Scala streaming a live/growing file


My Scala application kicks off an external process that writes a file to disk. In a separate thread, I want to read that file and copy its contents to an OutputStream until the process is done and the file is no longer growing.

There are a couple of edge cases to consider:

  1. The file may not exist yet when the thread is ready to start.
  2. The thread may copy faster than the process is writing. In other words, it may reach the end of the file while the file is still growing.

BTW I can pass the thread a processCompletionFuture variable which indicates when the file is done growing.

Is there an elegant and efficient way to do this?

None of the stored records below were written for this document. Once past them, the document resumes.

**config.mk**
```make
export PLATFORM = sky130hd
export DESIGN_NAME = program_memory_code_protect
export DESIGN_NICKNAME = d
export VERILOG_FILES = /design/src/verilog/code_protect_pkg.sv /design/src/verilog/program_memory_code_protect.sv /design/src/verilog/protect_block_decode.sv
export VERILOG_INCLUDE_DIRS = /design/src /design/src/verilog
export SDC_FILE = /design/constraint.sdc
export NUM_CORES = 1
export LEC_CHECK = 0
export BUFFER_PORTS_ARGS = -buffer_cell sky130_fd_sc_hd__buf_2
export CAP_MARGIN = 20
export CORE_UTILIZATION = 30
export DETAILED_ROUTE_END_ITERATION = 10
export GPL_TIMING_DRIVEN = 0
export SKIP_CTS_REPAIR_TIMING = 1
export SYNTH_ARGS = -nofsm -noshare
export SYNTH_HDL_FRONTEND = slang
export SYNTH_SLANG_ARGS = --single-unit
```
**constraint.sdc**
```tcl
create_clock -name clk -period 7.13 [get_ports clk]
set_clock_uncertainty 0.15 [all_clocks]
set_input_delay 0.713 -clock clk [delete_from_list [all_inputs] [get_ports clk]]
set_output_delay 0.713 -clock clk [all_outputs]
set_load 0.02 [all_outputs]
```
**src/verilog/code_protect_consts.svh**
```systemverilog
`ifndef CODE_PROTECT_CONSTS_SVH
`define CODE_PROTECT_CONSTS_SVH
// ==========================================================
// Address map
`define BOOT_END        22'h0001FF
`define BLK0_BASE       22'h000200
`define BLK1_BASE       22'h002000
`define BLK2_BASE       22'h004000
`define BLK3_BASE       22'h006000
`define USER_TOP        22'h008000
`define ID_BASE         22'h200000
`define ID_LAST         22'h200007
`define CFG_CODE_LO     22'h300008
`define CFG_CODE_HI     22'h300009
`define CFG_WRITE_LO    22'h30000A
`define CFG_WRITE_HI    22'h30000B
`define CFG_XREAD_LO    22'h30000C
`define CFG_XREAD_HI    22'h30000D
`define CFG_DEBUG_PROG  22'h300006
`define CFG_BASE        22'h300000
`define CFG_LAST        22'h30000F
`define DEVID_BASE      22'h3FFFFE
`define DEVID_LAST      22'h3FFFFF
// ==========================================================
// Field positions
`define F_EEPROM_CODE   7
`define F_BOOT_CODE     6
`define F_EEPROM_WRITE  7
`define F_BOOT_WRITE    6
`define F_CONFIG_WRITE  5
`define F_BOOT_XREAD    6
`define F_DEBUG         7
`define F_LVP           2
// Erased value and the low-voltage enable leaves the factory set
`define CFG_ERASED      8'hFF
`define DEBUG_PROG_INIT 8'h85
`endif

```
**src/verilog/code_protect_pkg.sv**
```systemverilog
package code_protect_pkg;
  // Memory region a table address falls into
  typedef enum logic [6:0] {
    REG_BLK    = 7'h01,
    REG_EMPTY  = 7'h02,
    REG_ID     = 7'h04,
    REG_CFG    = 7'h08,
    REG_DEVID  = 7'h10,
    REG_EEPROM = 7'h20,
    REG_NONE   = 7'h40
  } region_t;

  // One table access request
  typedef struct packed {
    logic        read;
    logic        write;
    logic        eeprom;
    logic [21:0] addr;
    logic [7:0]  wdata;
  } table_req_t;

  // Answer to an access
  typedef struct packed {
    logic       ack;
    logic       allowed;
    logic [7:0] rdata;
  } table_rsp_t;
endpackage

```
**src/verilog/program_memory_code_protect.sv**
```systemverilog
`timescale 1ns/1ps
`include "code_protect_consts.svh"
module program_memory_code_protect #(
  parameter int BLOCKS = 4             // Numbered program blocks
) (
  input  wire logic                           clk,          // 40 MHz core clock
  input  wire logic                           rst_b,        // Async reset, low
  input  wire code_protect_pkg::table_req_t   cpuReq,       // Core table access
  input  wire logic [21:0]                    cpuPc,        // Executing instruction address
  input  wire code_protect_pkg::table_req_t   progReq,      // External programmer access
  input  wire logic                           progBlockErase, // Erase pulse for block
  input  wire logic [2:0]                     progEraseIdx, // Block to erase, 4 = boot
  input  wire logic                           progChipErase, // Full chip erase pulse
  input  wire logic                           hvEntryPin,   // High-voltage entry level
  input  wire logic                           progSelectPin, // Programming-select pin in
  input  wire logic [7:0]                     memRdata,     // Array read data, same clock
  output code_protect_pkg::table_rsp_t        cpuRsp,       // Answer to core
  output code_protect_pkg::table_rsp_t        progRsp,      // Answer to programmer
  output logic [7:0]                          tableLatch,   // Core table latch
  output logic                                memWriteEn,   // Commit write to array
  output logic [21:0]                         memAddr,      // Array address
  output logic [7:0]                          memWdata,     // Array write data
  output logic                                progMode,     // Programming mode active
  output logic                                progSelectDedicated, // Pin owned by programming
  output logic                                progSelectPullupEn,  // Pin pull-up enable
  output logic                                debugEnable   // Debugger resources reserved
);
  // ==========================================================
  // Protection configuration bytes
  logic [BLOCKS-1:0] blockCodeLock;
  logic [BLOCKS-1:0] blockWriteLock;
  logic [BLOCKS-1:0] blockCrossReadEnable;
  logic              bootCodeLock;
  logic              bootWriteLock;
  logic              bootCrossReadEnable;
  logic              eepromCodeLock;
  logic              eepromWriteLock;
  logic              configWriteLock;
  logic [7:0]        debugProgOptions;
  logic [7:0]        idBytes [8];
  logic              pinMeta;
  logic              pinSync;
  logic              hvMeta;
  logic              hvSync;
  logic              hvEntered;

  // ==========================================================
  // Address decode for core and programmer
  logic [2:0] cpuBlk, pcBlk, progBlk;
  logic       cpuInUser, pcInUser, progInUser;

  protect_block_decode uCpuDec (
    .addr     (cpuReq.addr),
    .blockIdx (cpuBlk),
    .inUser   (cpuInUser)
  );
  protect_block_decode uPcDec (
    .addr     (cpuPc),
    .blockIdx (pcBlk),
    .inUser   (pcInUser)
  );
  protect_block_decode uProgDec (
    .addr     (progReq.addr),
    .blockIdx (progBlk),
    .inUser   (progInUser)
  );

  // Region classification, used by both requesters
  function automatic code_protect_pkg::region_t region_of(input logic [21:0] a,
                                                          input logic eep);
    if (eep)
      return code_protect_pkg::REG_EEPROM;
    else if (a < `USER_TOP)
      return code_protect_pkg::REG_BLK;
    else if (a >= `ID_BASE && a <= `ID_LAST)
      return code_protect_pkg::REG_ID;
    else if (a >= `CFG_BASE && a <= `CFG_LAST)
      return code_protect_pkg::REG_CFG;
    else if (a >= `DEVID_BASE && a <= `DEVID_LAST)
      return code_protect_pkg::REG_DEVID;
    else
      return code_protect_pkg::REG_EMPTY;
  endfunction

  // Per-block bit select, index 4 is the boot block
  function automatic logic pick(input logic [2:0] idx, input logic [BLOCKS-1:0] v,
                                input logic boot);
    if (idx == 3'h4)
      return boot;
    else
      return v[idx[1:0]];
  endfunction

  // Readback of the protection byte at an address
  function automatic logic [7:0] cfg_byte(input logic [21:0] a);
    logic [7:0] b;
    b = 8'h00;
    if (a == `CFG_CODE_LO)
      b[3:0] = blockCodeLock;
    else if (a == `CFG_CODE_HI)
      b = {eepromCodeLock, bootCodeLock, 6'h00};
    else if (a == `CFG_WRITE_LO)
      b[3:0] = blockWriteLock;
    else if (a == `CFG_WRITE_HI)
      b = {eepromWriteLock, bootWriteLock, configWriteLock, 5'h00};
    else if (a == `CFG_XREAD_LO)
      b[3:0] = blockCrossReadEnable;
    else if (a == `CFG_XREAD_HI)
      b = {1'b0, bootCrossReadEnable, 6'h00};
    else if (a == `CFG_DEBUG_PROG)
      b = debugProgOptions;
    return b;
  endfunction

  code_protect_pkg::region_t cpuRegion, progRegion;
  assign cpuRegion  = region_of(cpuReq.addr, cpuReq.eeprom);
  assign progRegion = region_of(progReq.addr, progReq.eeprom);

  // Core checks: code locks ignored here, so no lock of that kind is read
  logic cpuSameBlk, cpuReadOk, cpuWriteOk;
  assign cpuSameBlk = pcInUser && (pcBlk == cpuBlk);
  always_comb
  begin
    cpuReadOk  = 1'b1;
    cpuWriteOk = 1'b1;
    case (cpuRegion)
      code_protect_pkg::REG_BLK:
      begin
        cpuReadOk  = pick(cpuBlk, blockCrossReadEnable, bootCrossReadEnable)
                     || cpuSameBlk;
        cpuWriteOk = pick(cpuBlk, blockWriteLock, bootWriteLock);
      end
      code_protect_pkg::REG_EMPTY:
      begin
        cpuReadOk  = 1'b0;
        cpuWriteOk = 1'b0;
      end
      code_protect_pkg::REG_CFG:
        cpuWriteOk = configWriteLock
                     && cpuReq.addr != `CFG_WRITE_HI;
      code_protect_pkg::REG_DEVID:
        cpuWriteOk = 1'b0;
      default:
      begin
        cpuReadOk  = 1'b1;
        cpuWriteOk = 1'b1;
      end
    endcase
  end

  // Programmer checks: code locks and EEPROM locks apply here only
  logic progReadOk, progWriteOk;
  always_comb
  begin
    progReadOk  = 1'b1;
    progWriteOk = 1'b1;
    case (progRegion)
      code_protect_pkg::REG_BLK:
      begin
        progReadOk  = pick(progBlk, blockCodeLock, bootCodeLock);
        progWriteOk = progReadOk && pick(progBlk, blockWriteLock, bootWriteLock);
      end
      code_protect_pkg::REG_EEPROM:
      begin
        progReadOk  = eepromCodeLock;
        progWriteOk = eepromCodeLock && eepromWriteLock;
      end
      code_protect_pkg::REG_EMPTY:
      begin
        progReadOk  = 1'b0;
        progWriteOk = 1'b0;
      end
      code_protect_pkg::REG_CFG:
        progWriteOk = configWriteLock || progReq.addr == `CFG_WRITE_HI;
      code_protect_pkg::REG_DEVID:
        progWriteOk = 1'b0;
      default:
      begin
        progReadOk  = 1'b1;
        progWriteOk = 1'b1;
      end
    endcase
  end

  // ==========================================================
  // Pin synchronisers
  always_ff @(posedge clk or negedge rst_b)
  begin
    if (!rst_b)
    begin
      pinMeta <= 1'b0;
      pinSync <= 1'b0;
      hvMeta  <= 1'b0;
      hvSync  <= 1'b0;
    end
    else
    begin
      pinMeta <= progSelectPin;
      pinSync <= pinMeta;
      hvMeta  <= hvEntryPin;
      hvSync  <= hvMeta;
    end
  end

  // Programming entry; high voltage always wins
  always_ff @(posedge clk or negedge rst_b)
  begin
    if (!rst_b)
    begin
      hvEntered <= 1'b0;
      progMode  <= 1'b0;
    end
    else
    begin
      hvEntered <= hvSync;
      progMode  <= hvSync || (debugProgOptions[`F_LVP] && pinSync);
    end
  end

  // Pin ownership and debugger enable follow the option byte
  always_ff @(posedge clk or negedge rst_b)
  begin
    if (!rst_b)
    begin
      progSelectDedicated <= 1'b1;
      progSelectPullupEn  <= 1'b0;
      debugEnable         <= 1'b0;
    end
    else
    begin
      progSelectDedicated <= debugProgOptions[`F_LVP];
      progSelectPullupEn  <= !debugProgOptions[`F_LVP];
      debugEnable         <= !debugProgOptions[`F_DEBUG];
    end
  end

  // ==========================================================
  // Protection bit storage: lock writes clear only, erase sets; option byte writes set or clear
  logic progWr, cpuWr;
  assign progWr = progMode && progReq.write && progWriteOk;
  assign cpuWr  = !progMode && cpuReq.write && cpuWriteOk;
  logic [21:0] cfgA;
  logic [7:0]  cfgD;
  assign cfgA = progWr ? progReq.addr : cpuReq.addr;
  assign cfgD = progWr ? progReq.wdata : cpuReq.wdata;
  // Region keeps the data memory flag, so such writes never hit config bytes
  code_protect_pkg::region_t wrRegion;
  assign wrRegion = progWr ? progRegion : cpuRegion;

  always_ff @(posedge clk or negedge rst_b)
  begin
    if (!rst_b)
    begin
      blockCodeLock        <= '1;
      blockWriteLock       <= '1;
      blockCrossReadEnable <= '1;
      bootCodeLock         <= 1'b1;
      bootWriteLock        <= 1'b1;
      bootCrossReadEnable  <= 1'b1;
      eepromCodeLock       <= 1'b1;
      eepromWriteLock      <= 1'b1;
      configWriteLock      <= 1'b1;
      debugProgOptions     <= `DEBUG_PROG_INIT;
    end
    else if (progMode && progChipErase)
    begin
      blockCodeLock        <= '1;
      blockWriteLock       <= '1;
      blockCrossReadEnable <= '1;
      bootCodeLock         <= 1'b1;
      bootWriteLock        <= 1'b1;
      bootCrossReadEnable  <= 1'b1;
      eepromCodeLock       <= 1'b1;
      eepromWriteLock      <= 1'b1;
      configWriteLock      <= 1'b1;
    end
    else if (progMode && progBlockErase)
    begin
      if (progEraseIdx == 3'h4)
      begin
        bootCodeLock        <= 1'b1;
        bootWriteLock       <= 1'b1;
        bootCrossReadEnable <= 1'b1;
      end
      else
      begin
        blockCodeLock[progEraseIdx[1:0]]        <= 1'b1;
        blockWriteLock[progEraseIdx[1:0]]       <= 1'b1;
        blockCrossReadEnable[progEraseIdx[1:0]] <= 1'b1;
      end
    end
    else if ((progWr || cpuWr) && wrRegion == code_protect_pkg::REG_CFG)
    begin
      // And-ing keeps a zero bit at zero
      if (cfgA == `CFG_CODE_LO)
        blockCodeLock <= blockCodeLock & cfgD[3:0];
      else if (cfgA == `CFG_CODE_HI)
      begin
        eepromCodeLock <= eepromCodeLock & cfgD[`F_EEPROM_CODE];
        bootCodeLock   <= bootCodeLock & cfgD[`F_BOOT_CODE];
      end
      else if (cfgA == `CFG_WRITE_LO)
        blockWriteLock <= blockWriteLock & cfgD[3:0];
      else if (cfgA == `CFG_WRITE_HI && progWr)
      begin
        eepromWriteLock <= eepromWriteLock & cfgD[`F_EEPROM_WRITE];
        bootWriteLock   <= bootWriteLock & cfgD[`F_BOOT_WRITE];
        configWriteLock <= configWriteLock & cfgD[`F_CONFIG_WRITE];
      end
      else if (cfgA == `CFG_XREAD_LO)
        blockCrossReadEnable <= blockCrossReadEnable & cfgD[3:0];
      else if (cfgA == `CFG_XREAD_HI)
        bootCrossReadEnable <= bootCrossReadEnable & cfgD[`F_BOOT_XREAD];
      else if (cfgA == `CFG_DEBUG_PROG)
      begin
        debugProgOptions[7:3] <= cfgD[7:3];
        debugProgOptions[1:0] <= cfgD[1:0];
        if (progWr && hvEntered)
          debugProgOptions[`F_LVP] <= cfgD[`F_LVP];
      end
    end
  end

  // ID bytes: open to both sides, never locked
  always_ff @(posedge clk)
  begin
    if ((progWr || cpuWr) && wrRegion == code_protect_pkg::REG_ID)
      idBytes[cfgA[2:0]] <= cfgD;
  end

  // ==========================================================
  // Answers and array commit; refused writes only ack
  logic [7:0] cpuData, progData;
  assign cpuData  = (cpuRegion == code_protect_pkg::REG_CFG) ? cfg_byte(cpuReq.addr) :
                    (cpuRegion == code_protect_pkg::REG_ID) ? idBytes[cpuReq.addr[2:0]] :
                    memRdata;
  assign progData = (progRegion == code_protect_pkg::REG_CFG) ? cfg_byte(progReq.addr) :
                    (progRegion == code_protect_pkg::REG_ID) ? idBytes[progReq.addr[2:0]] :
                    memRdata;

  always_ff @(posedge clk or negedge rst_b)
  begin
    if (!rst_b)
    begin
      cpuRsp     <= '0;
      progRsp    <= '0;
      tableLatch <= 8'h00;
      memWriteEn <= 1'b0;
      memAddr    <= 22'h000000;
      memWdata   <= 8'h00;
    end
    else
    begin
      cpuRsp.ack      <= !progMode && (cpuReq.read || cpuReq.write);
      cpuRsp.allowed  <= cpuReq.write ? cpuWriteOk : cpuReadOk;
      cpuRsp.rdata    <= (cpuReq.read && cpuReadOk) ? cpuData : 8'h00;
      progRsp.ack     <= progMode && (progReq.read || progReq.write);
      progRsp.allowed <= progReq.write ? progWriteOk : progReadOk;
      progRsp.rdata   <= (progReq.read && progReadOk) ? progData : 8'h00;
      if (!progMode && cpuReq.read && !cpuReq.eeprom)
        tableLatch <= cpuReadOk ? cpuData : 8'h00;
      memWriteEn <= (progWr || cpuWr) && (wrRegion == code_protect_pkg::REG_BLK ||
                                          wrRegion == code_protect_pkg::REG_EEPROM);
      memAddr    <= progMode ? progReq.addr : cpuReq.addr;
      memWdata   <= cfgD;
    end
  end
endmodule

```
**src/verilog/protect_block_decode.sv**
```systemverilog
`timescale 1ns/1ps
`include "code_protect_consts.svh"
// Maps a program address to its protection block, 0..3 = numbered, 4 = boot
module protect_block_decode (
  input  wire logic [21:0] addr,    // Program memory address
  output logic      [2:0]  blockIdx, // Block index, 4 = boot
  output logic             inUser    // Address is implemented user memory
);
  // ==========================================================
  // Block boundaries
  always_comb
  begin
    inUser   = (addr < `USER_TOP);
    if (addr <= `BOOT_END)
      blockIdx = 3'h4;
    else if (addr < `BLK1_BASE)
      blockIdx = 3'h0;
    else if (addr < `BLK2_BASE)
      blockIdx = 3'h1;
    else if (addr < `BLK3_BASE)
      blockIdx = 3'h2;
    else
      blockIdx = 3'h3;
  end
endmodule

```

Perhaps using Akka Streams or actors? (I've tried using an Akka Stream off of the FileInputStream, but the stream seems to terminate as soon as there are no more bytes in the input stream, which happens in case #2).


Solution

  • Alpakka, a library that is built on Akka Streams, has a FileTailSource utility that mimics the tail -f Unix command. For example:

    import akka.NotUsed
    import akka.stream._
    import akka.stream.scaladsl._
    import akka.stream.alpakka.file.scaladsl._
    import akka.util.{ ByteString, Timeout }
    import java.io.OutputStream
    import java.nio.file.Path
    import scala.concurrent._
    import scala.concurrent.duration._
    
    val path: Path = ???
    
    val maxLineSize = 10000
    
    val tailSource: Source[ByteString, NotUsed] = FileTailSource(
      path = path,
      maxChunkSize = maxLineSize,
      startingPosition = 0,
      pollingInterval = 500.millis
    ).via(Framing.delimiter(ByteString(System.lineSeparator), maxLineSize, true))
    

    The above tailSource reads an entire file line-by-line and continually reads freshly appended data every 500 milliseconds. To copy the stream contents to an OutputStream, connect the source to a StreamConverters.fromOutputStream sink:

    val stream: Future[IOResult] =
      tailSource
        .runWith(StreamConverters.fromOutputStream(() => new OutputStream {
          override def write(i: Int): Unit = ???
          override def write(bytes: Array[Byte]): Unit = ???
        }))
    

    (Note that there is a FileTailSource.lines method that produces a Source[String, NotUsed], but in this scenario it's more felicitous to work with ByteString instead of String. This is why the example uses FileTailSource.apply(), which produces a Source[ByteString, NotUsed].)

    The stream will fail if the file doesn't exist at the time of materialization. Therefore, you'll need to confirm the existence of the file before running the stream. This might be overkill, but one idea is to use Alpakka's DirectoryChangesSource for that.